Example (fails to compile when the second joiner method is added):

def joiner(ss: List[String], sep: String) = ss.mkString(sep)

def joiner(ss: List[String]) = joiner(strings, " ")   // COMPILE ERROR WHEN ADDED
5
scalatype-inference
Perhaps an example illustrating what Scala should do and what it does do would be a good idea!oxbow_lakes
Your second example doesn't compile without explicit return types due to the joiner method being overloaded - although again it's not entirely clear why Scala requires this restrictionoxbow_lakes
I have edited this question in the hope that it will get better treatment from the community. It was a bit argumentative but there is an interesting question in here. OP - feel free to rollback (or ask me to rollback) if you're not happy with my edits.oxbow_lakes
Thank you, again, for your attention. I didn't want to be 'agressive'; your revision is great.Bubba88
My current suspect about these quirks is that designer's concern was to write a single-pass compiler; also, I think, that the compilation speed is involved here. I say that, because the features I want could easily be added causing a (very) little overhead. Actually, I do not know whether 'scalac' is single-pass)Bubba88

5 Answers

3
votes

Well most obvious answer is: because it stated in specification see part 6.20 of scala reference. But why it was designed this way is indeed very intresting question. I suspect it connected to the fact that compiler can't predict that expression will be the last one, since return changes execution flow.

EDIT:

Consider if return doesn't require explicit return type following code:

def bar() = {   
  if(guard())  
    return "SS"  
  else if(gurard1())  
    return true   
  2  
}

that return type should bar have in this situation? Well there is option with most common supertype, but I think it will get us to returning Any in many cases. Well this is just my thoughts which may be totally incorrect =)

2
votes

The type of a function or method is inferred from the type of its last statement. Usually, that's an expression.

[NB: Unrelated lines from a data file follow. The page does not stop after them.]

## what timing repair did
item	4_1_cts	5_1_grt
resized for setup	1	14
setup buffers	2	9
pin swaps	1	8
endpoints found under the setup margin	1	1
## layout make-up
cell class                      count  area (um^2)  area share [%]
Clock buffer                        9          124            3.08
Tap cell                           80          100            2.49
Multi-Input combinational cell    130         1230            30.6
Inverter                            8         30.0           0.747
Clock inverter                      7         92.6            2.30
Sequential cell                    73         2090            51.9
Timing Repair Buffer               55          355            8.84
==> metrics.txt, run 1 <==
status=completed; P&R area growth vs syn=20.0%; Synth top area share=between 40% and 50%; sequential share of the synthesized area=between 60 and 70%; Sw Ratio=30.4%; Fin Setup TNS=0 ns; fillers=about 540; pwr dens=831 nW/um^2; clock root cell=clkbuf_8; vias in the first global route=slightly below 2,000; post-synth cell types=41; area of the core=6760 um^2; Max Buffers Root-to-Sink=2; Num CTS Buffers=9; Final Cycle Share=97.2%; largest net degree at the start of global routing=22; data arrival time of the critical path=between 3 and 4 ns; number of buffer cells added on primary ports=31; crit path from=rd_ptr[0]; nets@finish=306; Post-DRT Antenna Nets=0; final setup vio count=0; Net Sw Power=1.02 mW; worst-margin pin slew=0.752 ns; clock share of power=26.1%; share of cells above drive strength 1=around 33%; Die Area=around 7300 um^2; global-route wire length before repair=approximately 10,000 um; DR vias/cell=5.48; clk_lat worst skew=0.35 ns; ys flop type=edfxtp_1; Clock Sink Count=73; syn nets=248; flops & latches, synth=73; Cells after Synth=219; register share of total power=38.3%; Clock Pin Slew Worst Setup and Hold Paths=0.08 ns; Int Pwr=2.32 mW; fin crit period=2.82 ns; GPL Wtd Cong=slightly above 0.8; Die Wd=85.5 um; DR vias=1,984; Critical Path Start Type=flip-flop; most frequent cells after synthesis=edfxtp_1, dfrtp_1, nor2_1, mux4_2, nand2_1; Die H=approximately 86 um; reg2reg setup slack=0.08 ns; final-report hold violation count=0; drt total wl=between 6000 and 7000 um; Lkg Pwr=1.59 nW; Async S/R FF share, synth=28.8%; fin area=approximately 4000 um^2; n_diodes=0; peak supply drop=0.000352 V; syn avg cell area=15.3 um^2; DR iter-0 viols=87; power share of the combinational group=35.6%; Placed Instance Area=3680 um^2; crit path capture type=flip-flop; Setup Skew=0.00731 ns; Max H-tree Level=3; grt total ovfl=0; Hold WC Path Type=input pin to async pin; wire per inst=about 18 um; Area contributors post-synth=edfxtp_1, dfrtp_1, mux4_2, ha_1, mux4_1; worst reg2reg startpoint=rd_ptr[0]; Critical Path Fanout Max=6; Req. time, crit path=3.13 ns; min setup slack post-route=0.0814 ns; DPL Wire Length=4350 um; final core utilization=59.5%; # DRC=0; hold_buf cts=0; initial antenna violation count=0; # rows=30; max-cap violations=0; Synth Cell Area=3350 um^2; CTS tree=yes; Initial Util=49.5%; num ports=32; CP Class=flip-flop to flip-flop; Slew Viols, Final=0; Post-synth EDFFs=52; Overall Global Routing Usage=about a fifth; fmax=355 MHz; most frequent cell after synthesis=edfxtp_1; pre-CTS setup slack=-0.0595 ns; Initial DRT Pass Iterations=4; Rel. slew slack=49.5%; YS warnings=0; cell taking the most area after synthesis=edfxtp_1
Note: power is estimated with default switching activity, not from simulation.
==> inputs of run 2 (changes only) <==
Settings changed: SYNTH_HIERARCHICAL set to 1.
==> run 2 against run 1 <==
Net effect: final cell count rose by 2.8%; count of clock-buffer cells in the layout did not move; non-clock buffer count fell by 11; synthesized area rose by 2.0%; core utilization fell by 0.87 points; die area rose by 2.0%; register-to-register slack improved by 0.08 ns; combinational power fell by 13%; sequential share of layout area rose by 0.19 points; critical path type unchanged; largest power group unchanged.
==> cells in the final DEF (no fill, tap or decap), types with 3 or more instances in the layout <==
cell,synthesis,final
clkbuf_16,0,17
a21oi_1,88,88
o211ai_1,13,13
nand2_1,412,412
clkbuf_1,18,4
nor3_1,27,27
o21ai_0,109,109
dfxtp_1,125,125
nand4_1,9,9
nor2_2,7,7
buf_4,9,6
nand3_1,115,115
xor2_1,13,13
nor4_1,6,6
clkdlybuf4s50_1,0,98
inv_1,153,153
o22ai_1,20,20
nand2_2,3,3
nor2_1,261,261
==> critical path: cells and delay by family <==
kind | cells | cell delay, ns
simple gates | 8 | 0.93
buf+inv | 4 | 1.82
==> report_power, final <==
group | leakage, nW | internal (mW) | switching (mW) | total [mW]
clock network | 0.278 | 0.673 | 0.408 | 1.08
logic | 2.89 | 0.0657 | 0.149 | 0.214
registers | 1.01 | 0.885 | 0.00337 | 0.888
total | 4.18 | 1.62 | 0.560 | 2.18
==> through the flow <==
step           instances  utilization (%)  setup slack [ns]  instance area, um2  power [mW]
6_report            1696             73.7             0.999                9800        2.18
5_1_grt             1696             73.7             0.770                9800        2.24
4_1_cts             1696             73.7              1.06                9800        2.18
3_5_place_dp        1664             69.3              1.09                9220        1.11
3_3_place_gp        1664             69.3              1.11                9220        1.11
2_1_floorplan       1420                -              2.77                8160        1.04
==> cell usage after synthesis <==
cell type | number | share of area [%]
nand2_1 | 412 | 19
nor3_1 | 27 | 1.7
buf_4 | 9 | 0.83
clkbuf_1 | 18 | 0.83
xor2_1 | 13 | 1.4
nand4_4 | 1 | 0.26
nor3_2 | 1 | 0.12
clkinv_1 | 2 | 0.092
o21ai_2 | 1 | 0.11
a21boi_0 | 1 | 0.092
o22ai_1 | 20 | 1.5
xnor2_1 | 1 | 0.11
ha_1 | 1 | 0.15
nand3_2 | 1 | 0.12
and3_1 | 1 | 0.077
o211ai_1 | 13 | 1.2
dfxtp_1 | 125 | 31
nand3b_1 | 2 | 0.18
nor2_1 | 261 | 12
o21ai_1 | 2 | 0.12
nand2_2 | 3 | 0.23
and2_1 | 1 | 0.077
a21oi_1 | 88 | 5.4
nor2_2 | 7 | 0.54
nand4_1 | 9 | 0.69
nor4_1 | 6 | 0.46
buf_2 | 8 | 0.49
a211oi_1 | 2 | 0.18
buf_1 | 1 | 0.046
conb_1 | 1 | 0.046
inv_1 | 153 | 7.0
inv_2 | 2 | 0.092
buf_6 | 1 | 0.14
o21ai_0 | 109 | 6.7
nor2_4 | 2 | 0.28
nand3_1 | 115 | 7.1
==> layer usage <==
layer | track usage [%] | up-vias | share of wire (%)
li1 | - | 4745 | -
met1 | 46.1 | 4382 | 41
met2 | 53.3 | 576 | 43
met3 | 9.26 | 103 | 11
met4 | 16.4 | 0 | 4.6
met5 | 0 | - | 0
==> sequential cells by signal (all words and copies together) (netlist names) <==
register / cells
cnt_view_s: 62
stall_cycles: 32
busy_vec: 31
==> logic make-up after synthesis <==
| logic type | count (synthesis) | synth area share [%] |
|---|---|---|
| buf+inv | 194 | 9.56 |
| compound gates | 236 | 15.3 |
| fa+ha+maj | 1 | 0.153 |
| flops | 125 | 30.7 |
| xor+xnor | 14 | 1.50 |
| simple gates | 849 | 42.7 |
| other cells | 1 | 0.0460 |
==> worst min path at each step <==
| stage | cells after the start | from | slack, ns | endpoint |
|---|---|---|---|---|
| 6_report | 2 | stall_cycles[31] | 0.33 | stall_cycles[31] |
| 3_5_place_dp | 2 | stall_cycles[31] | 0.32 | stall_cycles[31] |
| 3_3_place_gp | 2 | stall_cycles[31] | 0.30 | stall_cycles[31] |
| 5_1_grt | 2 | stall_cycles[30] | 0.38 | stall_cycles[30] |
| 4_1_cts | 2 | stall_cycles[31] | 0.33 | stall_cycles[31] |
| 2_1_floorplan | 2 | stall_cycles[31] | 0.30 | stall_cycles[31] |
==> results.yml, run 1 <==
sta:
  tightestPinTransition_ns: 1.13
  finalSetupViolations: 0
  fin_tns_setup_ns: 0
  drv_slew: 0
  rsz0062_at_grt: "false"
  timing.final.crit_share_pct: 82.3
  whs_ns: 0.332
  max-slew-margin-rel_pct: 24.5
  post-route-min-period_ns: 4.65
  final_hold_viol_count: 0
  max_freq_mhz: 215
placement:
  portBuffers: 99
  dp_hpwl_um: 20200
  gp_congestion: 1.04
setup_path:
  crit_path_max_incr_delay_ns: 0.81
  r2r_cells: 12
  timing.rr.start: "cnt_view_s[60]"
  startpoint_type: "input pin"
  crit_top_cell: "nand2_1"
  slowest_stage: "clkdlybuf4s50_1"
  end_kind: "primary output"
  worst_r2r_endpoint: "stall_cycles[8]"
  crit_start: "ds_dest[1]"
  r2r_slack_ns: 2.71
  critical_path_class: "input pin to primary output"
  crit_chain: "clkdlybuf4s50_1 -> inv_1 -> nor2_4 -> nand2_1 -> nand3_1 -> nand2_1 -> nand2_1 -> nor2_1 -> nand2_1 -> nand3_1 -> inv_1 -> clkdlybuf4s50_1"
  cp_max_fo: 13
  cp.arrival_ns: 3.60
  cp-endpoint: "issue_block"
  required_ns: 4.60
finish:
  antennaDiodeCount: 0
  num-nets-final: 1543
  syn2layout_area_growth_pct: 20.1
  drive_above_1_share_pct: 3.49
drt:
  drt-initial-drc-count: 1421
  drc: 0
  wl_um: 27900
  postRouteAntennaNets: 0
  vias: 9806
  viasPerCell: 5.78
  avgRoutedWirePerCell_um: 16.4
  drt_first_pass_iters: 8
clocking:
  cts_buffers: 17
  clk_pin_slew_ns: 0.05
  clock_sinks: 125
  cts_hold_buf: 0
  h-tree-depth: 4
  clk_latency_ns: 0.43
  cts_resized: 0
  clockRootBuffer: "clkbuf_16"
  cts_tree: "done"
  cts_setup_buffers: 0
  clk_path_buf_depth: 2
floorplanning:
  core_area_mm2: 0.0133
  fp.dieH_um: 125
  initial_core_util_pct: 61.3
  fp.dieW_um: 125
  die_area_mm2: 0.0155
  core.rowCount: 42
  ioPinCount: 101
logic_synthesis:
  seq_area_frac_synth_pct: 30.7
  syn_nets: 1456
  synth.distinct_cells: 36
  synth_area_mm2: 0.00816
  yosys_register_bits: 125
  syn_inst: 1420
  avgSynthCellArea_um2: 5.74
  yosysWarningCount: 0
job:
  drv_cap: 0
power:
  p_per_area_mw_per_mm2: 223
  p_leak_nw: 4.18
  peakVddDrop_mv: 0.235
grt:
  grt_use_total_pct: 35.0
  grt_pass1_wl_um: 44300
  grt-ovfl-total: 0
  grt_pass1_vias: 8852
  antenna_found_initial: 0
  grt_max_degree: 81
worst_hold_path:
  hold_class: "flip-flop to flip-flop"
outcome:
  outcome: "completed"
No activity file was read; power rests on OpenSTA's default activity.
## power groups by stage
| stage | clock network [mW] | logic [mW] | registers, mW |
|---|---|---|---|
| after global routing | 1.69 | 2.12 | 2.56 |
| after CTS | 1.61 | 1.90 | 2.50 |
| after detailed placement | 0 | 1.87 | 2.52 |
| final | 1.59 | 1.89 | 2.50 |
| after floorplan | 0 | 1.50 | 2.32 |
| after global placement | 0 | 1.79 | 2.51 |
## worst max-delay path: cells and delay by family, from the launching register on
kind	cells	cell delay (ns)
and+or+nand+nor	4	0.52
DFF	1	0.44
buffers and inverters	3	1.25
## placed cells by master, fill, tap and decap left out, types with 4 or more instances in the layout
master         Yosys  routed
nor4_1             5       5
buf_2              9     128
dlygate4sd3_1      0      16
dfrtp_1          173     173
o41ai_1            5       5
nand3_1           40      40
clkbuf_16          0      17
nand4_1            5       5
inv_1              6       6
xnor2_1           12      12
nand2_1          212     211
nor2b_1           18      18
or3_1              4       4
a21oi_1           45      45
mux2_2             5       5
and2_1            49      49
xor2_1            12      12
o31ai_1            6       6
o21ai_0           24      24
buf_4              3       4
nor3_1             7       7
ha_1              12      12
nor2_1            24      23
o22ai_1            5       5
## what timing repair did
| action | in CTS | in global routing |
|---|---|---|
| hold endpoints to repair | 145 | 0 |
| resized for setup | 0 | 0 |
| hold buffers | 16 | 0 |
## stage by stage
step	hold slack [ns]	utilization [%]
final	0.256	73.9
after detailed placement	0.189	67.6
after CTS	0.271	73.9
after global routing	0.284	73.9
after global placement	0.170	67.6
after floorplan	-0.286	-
===== config.mk =====
export PLATFORM = sky130hd
export DESIGN_NAME = i2c_bus_arbiter
export DESIGN_NICKNAME = d
export VERILOG_FILES = /design/src/rtl/i2c_bus_arbiter.sv
export SDC_FILE = /design/constraint.sdc
export NUM_CORES = 1
export LEC_CHECK = 0
export BUFFER_PORTS_ARGS = -buffer_cell sky130_fd_sc_hd__buf_2
export CAP_MARGIN = 20
export CORE_MARGIN = 4
export CORE_UTILIZATION = 50
export CTS_CLUSTER_DIAMETER = 150
export DETAILED_ROUTE_END_ITERATION = 12
export GPL_ROUTABILITY_DRIVEN = 0
export PLACE_DENSITY = 0.76
export SYNTH_ARGS = -nofsm -noshare
export SYNTH_HDL_FRONTEND = slang
export SYNTH_SLANG_ARGS = --single-unit

===== constraint.sdc =====
create_clock -name clk -period 2.2 [get_ports clk]
set_input_delay 0 -clock clk [delete_from_list [all_inputs] [get_ports clk]]
set_output_delay 0 -clock clk [all_outputs]
set_load 0.01 [all_outputs]
===== config.mk =====
export PLATFORM = sky130hd
export DESIGN_NAME = dmem_lsu
export DESIGN_NICKNAME = d
export VERILOG_FILES = /design/src/rtl/lsu_pkg.sv /design/src/rtl/lsu_align.sv /design/src/rtl/dmem_lsu.sv
export SDC_FILE = /design/constraint.sdc
export NUM_CORES = 1
export LEC_CHECK = 0
export ABC_CLOCK_PERIOD_IN_PS = 3400
export BUFFER_PORTS_ARGS = -buffer_cell sky130_fd_sc_hd__buf_2
export CORE_MARGIN = 2
export CORE_UTILIZATION = 44
export CTS_CLUSTER_DIAMETER = 120
export CTS_CLUSTER_SIZE = 30
export DETAILED_ROUTE_END_ITERATION = 12
export GPL_TIMING_DRIVEN = 0
export PLACE_DENSITY = 0.75
export SLEW_MARGIN = 5
export SYNTH_ARGS = -nofsm -noshare
export SYNTH_HDL_FRONTEND = slang
export SYNTH_SLANG_ARGS = --single-unit

===== constraint.sdc =====
create_clock -name clk -period 3.4 [get_ports clk]
set_input_delay 0.34 -clock clk [delete_from_list [all_inputs] [get_ports clk]]
set_output_delay 0.34 -clock clk [all_outputs]
set_load 0.005 [all_outputs]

Now, "return" breaks the control flow. It is an "immediate interrupt", so to speak. Because of that, the normal rules used to infer the type of an expression can't be used anymore. It still could be done, of course, but I'm guessing the cost in compiler complexity was deemed to high for the return.

Here's an example of how the flow is broken:

def toNumber(s: String) = {
  if (s == null)
    return ""

  if (s matches """\d+""")
    s.toInt
  else
    0
}

Normally, the type of the second if statement would be used to infer the type of the whole function. But the return on the first if introduces a second return point from the function, so this rule won't work.

1
votes

Type inference infers the return type of a method when it can, which is more or less in any case that the method isn't recursive.

Your example would work if you changed it to:

def upCase(s: String) = {
 if (s.length == 0)
   s    // note: no return
 else
   s.toUpperCase()
}

I don't know offhand why the return changes this.

0
votes

Disclaimer - this answer was directed to the question as it was originally posted

Scala's type inference already does infer the return type of a method / expression:

scala> def foo(s : String) = s + " Hello"
foo: (String)java.lang.String

scala> var t = foo("World")
t: java.lang.String = World Hello

and:

scala> def bar( s : String) = s.toInt
bar: (String)Int

scala> var i = bar("3")
i: Int = 3

and: 

scala> var j = if (System.getProperty("user.name") == "oxbow") 4 else "5".toInt
j: Int = 5

EDIT - I didn't realize that the inclusion of the return keyword meant that the return type of an expression had to be explicitly declared: I've pretty much stopped using return myself - but it's an interesting question. For the joiner example, the return type must be declared because of overloading. Again, I don't know the details as to why and would be interested to find out. I suspect a better-phrased question subject would elicit an answer from the likes of James Iry, Dan Spiewak or Daniel Sobral.

0
votes

I suspect the method overloading (lack of) inference is related to the similar problem with recursive calls, because if the overloaded methods doesn't call each other, it works perfectly:

  def joiner1(ss: List[String], sep: String) = ss.mkString(sep)
  def joiner(ss: List[String], sep: String) = ss.mkString(sep)
  def joiner(ss: List[String]) = joiner1(ss, " ")

There's two overloaded joiner methods, but the types are inferred correctly the code compiles.